For several years now Ive been wondering when moderate Christians would crank up the nerve to stand up against the Bush propaganda machine. There have been few cracks in the massive wall of conservative Christianity that the Bush machine has erected, hand-molded and hammered into a formidable political machine, primarily in the red states, and more specifically the south.
Since its inception, this administration has molded and re-defined Christianity in the United States to revolve around two basic premises; dislike, if not actual hatred of gay people, and elimination of womens reproductive choices. The Pat Robertsons, Jerry Falwells, Franklin Grahams and James Dobsons have hijacked religion in this country, hand-fitting it to achieve their sometimes-anything-but-Christian political ambitions, with the implicit help of the Bush administration, primarily through the machinations of Karl Rove.
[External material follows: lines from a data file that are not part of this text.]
What follows belongs to an exercise in optimizing a design on an open flow for small area; a production flow would make more cautious choices. Function was checked by simulation only, so behaviour that the tests miss may differ from the original.

==> module dac_cond_channel, before the edit <==
module dac_cond_channel
#(
  parameter int DAC_DATA_WIDTH = 14,
  parameter int IN_DATA_WIDTH  = 16,
  parameter int GAIN_WIDTH     = 16
) (
  input  logic                             clk_i,
  input  logic                             rst_i,
  input  logic                             kill_i,
  input  logic                             step_zero_i,
  input  logic signed [IN_DATA_WIDTH-1:0]  in_i,
  input  logic signed [GAIN_WIDTH-1:0]     gain_i,
  input  logic signed [DAC_DATA_WIDTH-1:0] offset_i,
  input  logic                             enable_i,
  input  logic [dac_cond_pkg::ENV_W-1:0]   ramp_step_i,
  input  logic                             sat_clr_i,
  output logic signed [DAC_DATA_WIDTH-1:0] dat_o,
  output logic [1:0]                       state_o,
  output logic [dac_cond_pkg::SAT_CNT_W-1:0] sat_cnt_o
);
  logic [1:0]        state_q;
  logic [13:0]       env_q;
  logic              on;
  logic [15:0]       env_x, step_x, env_r;
  logic              done;
  assign on     = state_q[1] & ~state_q[0];
  assign env_x  = {1'b0, on, env_q};
  assign step_x = {1'b0, ramp_step_i};
  logic [15:0] env_b;
  logic [10:0] env_c;
  logic [15:10] env_r0, env_r1;
  logic [16:10] env_c0, env_c1;
  assign env_b    = step_x ^ {16{~enable_i}};
  assign env_c[0] = ~enable_i;
  for (genvar k = 0; k < 10; k++) begin : g_env_lo
    dac_cond_fa u_fa (.a(env_x[k]), .b(env_b[k]), .c(env_c[k]), .s(env_r[k]), .co(env_c[k+1]));
  end
  assign env_c0[10] = 1'b0;
  assign env_c1[10] = 1'b1;
  for (genvar k = 10; k < 16; k++) begin : g_env_hi
    dac_cond_fa u_fa0 (.a(env_x[k]), .b(env_b[k]), .c(env_c0[k]), .s(env_r0[k]), .co(env_c0[k+1]));
    dac_cond_fa u_fa1 (.a(env_x[k]), .b(env_b[k]), .c(env_c1[k]), .s(env_r1[k]), .co(env_c1[k+1]));
  end
  assign env_r[15:10] = env_c[10] ? env_r1 : env_r0;
  assign done   = step_zero_i | (enable_i ? (env_r[15:14] != 2'b00)
                                          : (env_r[15] | (env_r == 16'd0)));
  always_ff @(posedge clk_i) begin
    if (rst_i) begin
      state_q <= 2'b00;
      env_q   <= '0;
    end else begin
      state_q <= {enable_i == done, ~done};
      env_q   <= done ? 14'd0 : env_r[13:0];
    end
  end
    logic signed [17:0] p2_q, p2d_q;
  logic signed [17:0] p2_d;
  dac_cond_mul_a u_mul_a (.a(in_i), .b(gain_i), .o(offset_i), .y(p2_d));
  logic        [17:0] m3;    
  logic signed [17:0] p3_q;
  logic               sat;
  logic signed [13:0] dat_q;
  dac_cond_mul_c u_mul_c (.p(p2d_q), .e(env_q), .yn(m3));
  always_ff @(posedge clk_i) begin
    p2_q  <= p2_d;
    p2d_q <= p2_q;
    p3_q  <= on ? p2d_q : $signed(~m3);
  end
  assign sat = (p3_q[17:13] != 5'b00000) & (p3_q[17:13] != 5'b11111);
  always_ff @(posedge clk_i) begin
    if (rst_i | kill_i) begin
      dat_q <= '0;
    end else begin
      dat_q <= sat ? {p3_q[17], {13{~p3_q[17]}}} : p3_q[13:0];
    end
  end
  assign dat_o   = dat_q;
  assign state_o = state_q;
  logic [15:0] sat_cnt_q, sat_cnt_s;
  logic [16:0] sat_cnt_c;
  assign sat_cnt_c[0] = sat & ~kill_i & ~&sat_cnt_q;
  for (genvar k = 0; k < 16; k++) begin : g_cnt_inc
    dac_cond_ha u_ha (.a(sat_cnt_q[k]), .b(sat_cnt_c[k]), .s(sat_cnt_s[k]), .co(sat_cnt_c[k+1]));
  end
  always_ff @(posedge clk_i) begin
    if (rst_i | sat_clr_i) begin
      sat_cnt_q <= '0;
    end else begin
      sat_cnt_q <= sat_cnt_s;
    end
  end
  assign sat_cnt_o = sat_cnt_q;
endmodule
Settings: LEC_CHECK=0, CAP_MARGIN=20, CORE_MARGIN=2, CORE_UTILIZATION=40, SLEW_MARGIN=20, SYNTH_HIERARCHICAL=1; clock period 8.0 ns.
run.sh (not shown) runs the stock make flow with config.mk's settings and CLKGATE_MAP_FILE= SYNTH_SCRIPT=/design/flow/synth_recipe.tcl, a recipe that flattens the netlist after the stock synthesis.
Change:
--- a/flow/design.v
+++ b/flow/design.v
@@ -73,32 +73,36 @@
   end
     logic signed [17:0] p2_q, p2d_q;
   logic signed [17:0] p2_d;
   dac_cond_mul_a u_mul_a (.a(in_i), .b(gain_i), .o(offset_i), .y(p2_d));
   logic        [17:0] m3;    
-  logic signed [17:0] p3_q;
+  logic signed [17:0] p3;
   logic               sat;
+  logic signed [13:0] c_q;
+  logic               sat_q;
   logic signed [13:0] dat_q;
   dac_cond_mul_c u_mul_c (.p(p2d_q), .e(env_q), .yn(m3));
+  assign p3  = on ? p2d_q : $signed(~m3);
+  assign sat = (p3[17:13] != 5'b00000) & (p3[17:13] != 5'b11111);
   always_ff @(posedge clk_i) begin
     p2_q  <= p2_d;
     p2d_q <= p2_q;
-    p3_q  <= on ? p2d_q : $signed(~m3);
+    c_q   <= sat ? {p3[17], {13{~p3[17]}}} : p3[13:0];
+    sat_q <= sat;
   end
-  assign sat = (p3_q[17:13] != 5'b00000) & (p3_q[17:13] != 5'b11111);
   always_ff @(posedge clk_i) begin
     if (rst_i | kill_i) begin
       dat_q <= '0;
     end else begin
-      dat_q <= sat ? {p3_q[17], {13{~p3_q[17]}}} : p3_q[13:0];
+      dat_q <= c_q;
     end
   end
   assign dat_o   = dat_q;
   assign state_o = state_q;
   logic [15:0] sat_cnt_q, sat_cnt_s;
   logic [16:0] sat_cnt_c;
-  assign sat_cnt_c[0] = sat & ~kill_i & ~&sat_cnt_q;
+  assign sat_cnt_c[0] = sat_q & ~kill_i & ~&sat_cnt_q;
   for (genvar k = 0; k < 16; k++) begin : g_cnt_inc
     dac_cond_ha u_ha (.a(sat_cnt_q[k]), .b(sat_cnt_c[k]), .s(sat_cnt_s[k]), .co(sat_cnt_c[k+1]));
   end
   always_ff @(posedge clk_i) begin
     if (rst_i | sat_clr_i) begin
Result: Core utilization rises by 0.44 points; cell count barely changes; setup slack degrades by 0.0068 ns; wire length goes down slightly.

[re-timing with driven ports]
How much do the figures lean on ideal ports? The routed layouts below were timed once more, with nothing changed but the port constraints. Step 1, drivers: a clkbuf_16 drives aclk and a buf_2 each remaining input, both assumed. Step 2, shift: input delay + t, output delay - t, t = (earliest + latest rising clock arrival at the registers) / 2. This alone moves slack from input paths to output paths. a / b / c = ideal ports / drivers / drivers and shift; a / b = the first two.
run	t, ns	setup WS [ns]	worst setup path at the end	cell pins on the clock port's net
the first run	0.585	0.372 / 0.407 / -0.178	input to register	1
the second run	0.516	0.365 / 0.397 / -0.119	input to register	1
Met with ideal ports but missed after step 2: setup timing in the first run and the second run. For the first run, which loses most, drivers alone change the setup slack by +0.035 ns; drivers and shift together by -0.550 ns.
I sense things are a-changin, and its way past time that they did.
"We are committed to making real the basic principals that are at the heart of Catholic social teaching: helping the poor and disadvantaged, protecting the most venerable amongst us, and ensuring that all Americans of every faith are given meaningful opportunities to share in the blessings of this great country (which) includes reducing the rising rates of poverty; increasing access to education for all; pressing for increased access to health care; and taking serious the decision to go to war.
Back in 1960, while running for the presidency in a sea of anti-Catholic bigotry, John F. Kennedy told a group of protestant ministers in Houston, I do not speak for my church on public matters---and the church does not speak for me. Kennedy kept his word, and kept separation of church and state as a basic tenet of his foreshortened life.
Congresswoman Rose DeLauro of Connecticut, one of the signers of the new statement, was quoted as saying, People were angry that ideologues were using the church for their own purpose.
In addition, the signees succinctly and clearly addressed the most difficult issue, by stating that:
Each of us is committed to reducing the number of unwanted pregnancies and creating an environment with policies that encourage pregnancies to be carried to term. We believe this includes promoting alternatives to abortion, such as adoption, and improving access to childrens healthcare and child care
Most significantly, Catholics from both side of the debate regarding choice signed the statement of principle. By doing so, they made a statement that they worry this one principle is crowding out all other principles of Catholic social teaching.
The importance of this statement cannot be overemphasized. These people are saying that, while they certainly respect the teaching of their own faith, they recognize that there must be, there has to be room for primacy of conscience, as well as the freedom to use their intellect in dealing with subjects such as this.
I could not agree more with their statement. While I happen to share their faith, I will always be unwilling to surrender my intellect to hard, inflexible dogma.
It is crucial for a group of reasonable, moderate Catholic politicians to offset the extremity of such organizations as the Family Research Council, who recently commented, through FRC Vice-President Tom McClusky that, Issues such as helping the poor, the death penalty, views on war arent tenets of the Catholic Church.
McCluskys comments were expressed in a Washington Post article on Ash Wednesday, March 1st. They seem particularly odd, in view of the fact that on the same day, Pope Benedict XVI, in his Lenten message, stated that:
It is quite impossible to separate the response to peoples material and social needs from the fulfillment of the profound desires of their hearts. This has to be emphasized all the more in todays rapidly changing world, in which our responsibility towards the poor emerges with ever greater clarity and urgency.
Father Jim Hug, SJ, Director of the Center of Concern and a participant in the Catholic Alliance for the Common Good, said, The Churchs present leadership has been unequivocal in its condemnation of the death penalty in the U.S., and has repeatedly expressed grave moral concerns over the Iraq war Its disappointing that Mr. McCluskey would use his position to suggest otherwise.